INSTRUCTIONS FOR THE TASK → Go through the entries below and print, exactly, the lines starting at the one with "sequential: 331 / 43.14" and ending at the one with "met2: 46 / 21310", keeping both ends and no others.

EXERCISE MATERIALS →

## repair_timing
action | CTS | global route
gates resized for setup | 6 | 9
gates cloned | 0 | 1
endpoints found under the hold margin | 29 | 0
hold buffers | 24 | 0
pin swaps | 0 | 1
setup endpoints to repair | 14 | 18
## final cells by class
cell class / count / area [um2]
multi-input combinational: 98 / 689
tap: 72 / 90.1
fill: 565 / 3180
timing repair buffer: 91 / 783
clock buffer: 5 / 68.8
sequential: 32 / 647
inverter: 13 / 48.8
[src/rtl/vga_pattern_gen_if.sv]
// Timing-generator to pattern-generator bus: position/sync in, RGB332/sync/frame pulse out.
interface vga_pattern_gen_if #(
  parameter int unsigned POSITION_REG_MAX = 11
);
  logic [POSITION_REG_MAX:0] h_position;
  logic [POSITION_REG_MAX:0] v_position;
  logic                      visible_area;
  logic                      vga_horizontal_sync_in;
  logic                      vga_vertical_sync_in;
  logic [1:0]                pattern_select;
  logic [2:0]                vga_red;
  logic [2:0]                vga_green;
  logic [1:0]                vga_blue;
  logic                      vga_horizontal_sync;
  logic                      vga_vertical_sync;
  logic                      frame_start;

  // Timing source / board side
  modport master (
    output h_position, v_position, visible_area,
           vga_horizontal_sync_in, vga_vertical_sync_in, pattern_select,
    input  vga_red, vga_green, vga_blue,
           vga_horizontal_sync, vga_vertical_sync, frame_start
  );

  // Pattern generator side
  modport slave (
    input  h_position, v_position, visible_area,
           vga_horizontal_sync_in, vga_vertical_sync_in, pattern_select,
    output vga_red, vga_green, vga_blue,
           vga_horizontal_sync, vga_vertical_sync, frame_start
  );
endinterface
## src/rtl/regfile_2r1w.sv

```systemverilog
// Two-read, one-write register file with per-register written-since-reset flags.
// Optional hardwired-zero register 0 and optional same-cycle write-to-read forwarding.
module regfile_2r1w #(
  parameter int unsigned N       = 16,
  parameter int unsigned K       = 3,
  parameter int unsigned ZERO_R0 = 0,
  parameter int unsigned BYPASS  = 0
) (
  input  logic                  clk,
  input  logic                  reset,
  input  logic                  write,
  input  logic [K-1:0]          writenum,
  input  logic [N-1:0]          data_in,
  input  logic [K-1:0]          readnum_a,
  input  logic [K-1:0]          readnum_b,
  output logic [N-1:0]          data_out_a,
  output logic [N-1:0]          data_out_b,
  output logic                  valid_a,
  output logic                  valid_b,
  output logic [(1 << K)-1:0]   valid_mask
);

  localparam int unsigned D         = 1 << K;
  localparam bit          ZERO_EN   = (ZERO_R0 != 0);
  localparam bit          BYPASS_EN = (BYPASS != 0);
  localparam logic [D-1:0] R0_MASK  = ZERO_EN ? D'(1) : '0;

  logic [N-1:0] mem [D];
  logic [D-1:0] valid_q;
  logic         wr_en_c;

  logic [K-1:0] rd_idx   [2];
  logic [N-1:0] rd_data  [2];
  logic         rd_valid [2];

  // Writes to a hardwired-zero register 0 are dropped entirely.
  assign wr_en_c = write && !(ZERO_EN && (writenum == '0));

  // Storage and written-since-reset flags; reset wins over a coincident write.
  always_ff @(posedge clk) begin
    if (reset) begin
      for (int unsigned i = 0; i < D; i++) begin
        mem[i] <= '0;
      end
      valid_q <= '0;
    end else if (wr_en_c) begin
      mem[writenum]     <= data_in;
      valid_q[writenum] <= 1'b1;
    end
  end

  assign valid_mask = valid_q | R0_MASK;

  assign rd_idx[0] = readnum_a;
  assign rd_idx[1] = readnum_b;

  // Read ports: never-written registers read as zero; optional forwarding of the
  // write in flight, which is suppressed when reset will discard that write.
  always_comb begin
    for (int p = 0; p < 2; p++) begin
      rd_valid[p] = valid_mask[rd_idx[p]];
      rd_data[p]  = valid_q[rd_idx[p]] ? mem[rd_idx[p]] : '0;
      if (BYPASS_EN && wr_en_c && !reset && (writenum == rd_idx[p])) begin
        rd_data[p]  = data_in;
        rd_valid[p] = 1'b1;
      end
    end
  end

  assign data_out_a = rd_data[0];
  assign data_out_b = rd_data[1];
  assign valid_a    = rd_valid[0];
  assign valid_b    = rd_valid[1];

endmodule

```
<file path="config.mk">
export PLATFORM = sky130hd
export DESIGN_NAME = fir_adder_tree
export DESIGN_NICKNAME = d
export VERILOG_FILES = /design/src/rtl/fir_adder_tree.sv
export SDC_FILE = /design/constraint.sdc
export NUM_CORES = 1
export LEC_CHECK = 0
export CORE_ASPECT_RATIO = 0.6
export CORE_UTILIZATION = 40
export CTS_BUF_LIST = sky130_fd_sc_hd__clkbuf_16
export DETAILED_ROUTE_END_ITERATION = 16
export HOLD_SLACK_MARGIN = 0.12
export PLACE_DENSITY_LB_ADDON = 0.2
export SETUP_SLACK_MARGIN = 0.5
export SYNTH_ARGS = -nofsm -noshare
export SYNTH_HDL_FRONTEND = slang
export SYNTH_SLANG_ARGS = --single-unit
</file>
<file path="constraint.sdc">
create_clock -name clk -period 6.3 [get_ports clk]
set_clock_uncertainty 0.2 [all_clocks]
set_input_delay 1.26 -clock clk [delete_from_list [all_inputs] [get_ports clk]]
set_output_delay 1.26 -clock clk [all_outputs]
set_load 0.02 [all_outputs]
</file>
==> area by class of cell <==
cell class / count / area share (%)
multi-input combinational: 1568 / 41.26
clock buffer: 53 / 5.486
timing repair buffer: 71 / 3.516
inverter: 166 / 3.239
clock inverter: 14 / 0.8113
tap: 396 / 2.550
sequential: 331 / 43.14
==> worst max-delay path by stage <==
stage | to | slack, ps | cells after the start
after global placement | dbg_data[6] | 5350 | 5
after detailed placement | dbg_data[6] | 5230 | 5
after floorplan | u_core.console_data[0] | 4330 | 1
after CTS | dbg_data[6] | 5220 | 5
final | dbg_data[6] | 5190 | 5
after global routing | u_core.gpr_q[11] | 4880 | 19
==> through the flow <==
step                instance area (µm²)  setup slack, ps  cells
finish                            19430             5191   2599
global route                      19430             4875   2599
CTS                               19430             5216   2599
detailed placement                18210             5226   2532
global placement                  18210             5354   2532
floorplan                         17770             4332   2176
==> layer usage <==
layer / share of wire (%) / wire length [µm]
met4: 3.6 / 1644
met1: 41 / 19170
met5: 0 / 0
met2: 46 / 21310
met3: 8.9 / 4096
## src/rtl/bus_pkg.sv

```systemverilog
// Shared bus definitions: FSM states, region codes and default widths.
// Used by bus_master and the address decoder.
package bus_pkg;

  localparam int BUS_AW = 15;
  localparam int BUS_DW = 8;

  typedef enum logic [1:0] {
    IDLE,
    XFER,
    RESP
  } state_t;

  localparam logic [1:0] REG_NONE = 2'b00;
  localparam logic [1:0] REG_S1   = 2'b01;
  localparam logic [1:0] REG_S2   = 2'b10;
  localparam logic [1:0] REG_S3   = 2'b11;

  function automatic logic is_mapped(input logic [1:0] region);
    return region != REG_NONE;
  endfunction

endpackage

```

## src/rtl/bus_wait_timer.sv

```systemverilog
// Clearable wait counter; done flags the edge on which the count
// reaches TIMEOUT. Instantiated under BUS_MASTER_TIMEOUT_EN.
module bus_wait_timer #(
  parameter int TIMEOUT = 16
) (
  input  logic clk,
  input  logic rst,
  input  logic clr,
  input  logic en,
  output logic done
);

  localparam int CW = $clog2(TIMEOUT + 1);

  logic [CW-1:0] cnt;

  always_ff @(posedge clk or posedge rst) begin
    if (rst)
      cnt <= '0;
    else if (clr)
      cnt <= '0;
    else if (en && cnt != CW'(TIMEOUT))
      cnt <= cnt + 1'b1;
  end

  assign done = en && (cnt == CW'(TIMEOUT - 1));

endmodule

```

## src/rtl/bus_master.sv

```systemverilog
// Single-outstanding bus initiator with a one-command user port.
// Define BUS_MASTER_TIMEOUT_EN to abort transfers stuck on HREADY.
module bus_master
  import bus_pkg::*;
#(
  parameter int AW      = BUS_AW,
  parameter int DW      = BUS_DW,
  parameter int TIMEOUT = 16
) (
  input  logic          CLK,
  input  logic          RST,
  input  logic          CMD_VALID,
  output logic          CMD_READY,
  input  logic          CMD_WRITE,
  input  logic [AW-1:0] CMD_ADDR,
  input  logic [DW-1:0] CMD_WDATA,
  output logic          RSP_VALID,
  output logic [DW-1:0] RSP_RDATA,
  output logic          RSP_ERR,
  output logic [AW-1:0] HADDR,
  output logic          HWRITE,
  output logic [DW-1:0] HWDATA,
  output logic          HVALID,
  input  logic [DW-1:0] HRDATA,
  input  logic          HREADY
);

  state_t        state, state_d;
  logic [AW-1:0] haddr_d;
  logic          hwrite_d, hvalid_d;
  logic [DW-1:0] hwdata_d;
  logic [DW-1:0] rd_q, rd_d;
  logic          err_q, err_d;
  logic          rsp_valid_d, rsp_err_d;
  logic [DW-1:0] rsp_rdata_d;
  logic          mapped;
  logic          to_done;

  assign mapped    = is_mapped(CMD_ADDR[AW-1:AW-2]);
  assign CMD_READY = (state == IDLE);

`ifdef BUS_MASTER_TIMEOUT_EN
  bus_wait_timer #(
    .TIMEOUT(TIMEOUT)
  ) u_timer (
    .clk (CLK),
    .rst (RST),
    .clr (state != XFER),
    .en  (state == XFER && !HREADY),
    .done(to_done)
  );
`else
  assign to_done = 1'b0;
`endif

  always_ff @(posedge CLK or posedge RST) begin
    if (RST) begin
      state     <= IDLE;
      HADDR     <= '0;
      HWRITE    <= 1'b0;
      HWDATA    <= '0;
      HVALID    <= 1'b0;
      rd_q      <= '0;
      err_q     <= 1'b0;
      RSP_VALID <= 1'b0;
      RSP_RDATA <= '0;
      RSP_ERR   <= 1'b0;
    end else begin
      state     <= state_d;
      HADDR     <= haddr_d;
      HWRITE    <= hwrite_d;
      HWDATA    <= hwdata_d;
      HVALID    <= hvalid_d;
      rd_q      <= rd_d;
      err_q     <= err_d;
      RSP_VALID <= rsp_valid_d;
      RSP_RDATA <= rsp_rdata_d;
      RSP_ERR   <= rsp_err_d;
    end
  end

  always_comb begin
    state_d = state;
    unique case (state)
      IDLE: if (CMD_VALID) state_d = mapped ? XFER : RESP;
      XFER: if (HREADY || to_done) state_d = RESP;
      RESP: state_d = IDLE;
      default: state_d = IDLE;
    endcase
  end

  always_comb begin
    haddr_d     = HADDR;
    hwrite_d    = HWRITE;
    hwdata_d    = HWDATA;
    hvalid_d    = HVALID;
    rd_d        = rd_q;
    err_d       = err_q;
    rsp_valid_d = 1'b0;
    rsp_rdata_d = '0;
    rsp_err_d   = 1'b0;
    unique case (state)
      IDLE: begin
        if (CMD_VALID) begin
          rd_d  = '0;
          err_d = !mapped;
          if (mapped) begin
            haddr_d  = CMD_ADDR;
            hwrite_d = CMD_WRITE;
            hwdata_d = CMD_WRITE ? CMD_WDATA : '0;
            hvalid_d = 1'b1;
          end
        end
      end
      XFER: begin
        if (HREADY || to_done) begin
          // HREADY beats a coincident timeout
          rd_d     = (HREADY && !HWRITE) ? HRDATA : '0;
          err_d    = !HREADY;
          haddr_d  = '0;
          hwrite_d = 1'b0;
          hwdata_d = '0;
          hvalid_d = 1'b0;
        end
      end
      RESP: begin
        rsp_valid_d = 1'b1;
        rsp_rdata_d = rd_q;
        rsp_err_d   = err_q;
      end
      default: ;
    endcase
  end

endmodule
```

EXERCISE SOLUTION →
sequential: 331 / 43.14
==> worst max-delay path by stage <==
stage | to | slack, ps | cells after the start
after global placement | dbg_data[6] | 5350 | 5
after detailed placement | dbg_data[6] | 5230 | 5
after floorplan | u_core.console_data[0] | 4330 | 1
after CTS | dbg_data[6] | 5220 | 5
final | dbg_data[6] | 5190 | 5
after global routing | u_core.gpr_q[11] | 4880 | 19
==> through the flow <==
step                instance area (µm²)  setup slack, ps  cells
finish                            19430             5191   2599
global route                      19430             4875   2599
CTS                               19430             5216   2599
detailed placement                18210             5226   2532
global placement                  18210             5354   2532
floorplan                         17770             4332   2176
==> layer usage <==
layer / share of wire (%) / wire length [µm]
met4: 3.6 / 1644
met1: 41 / 19170
met5: 0 / 0
met2: 46 / 21310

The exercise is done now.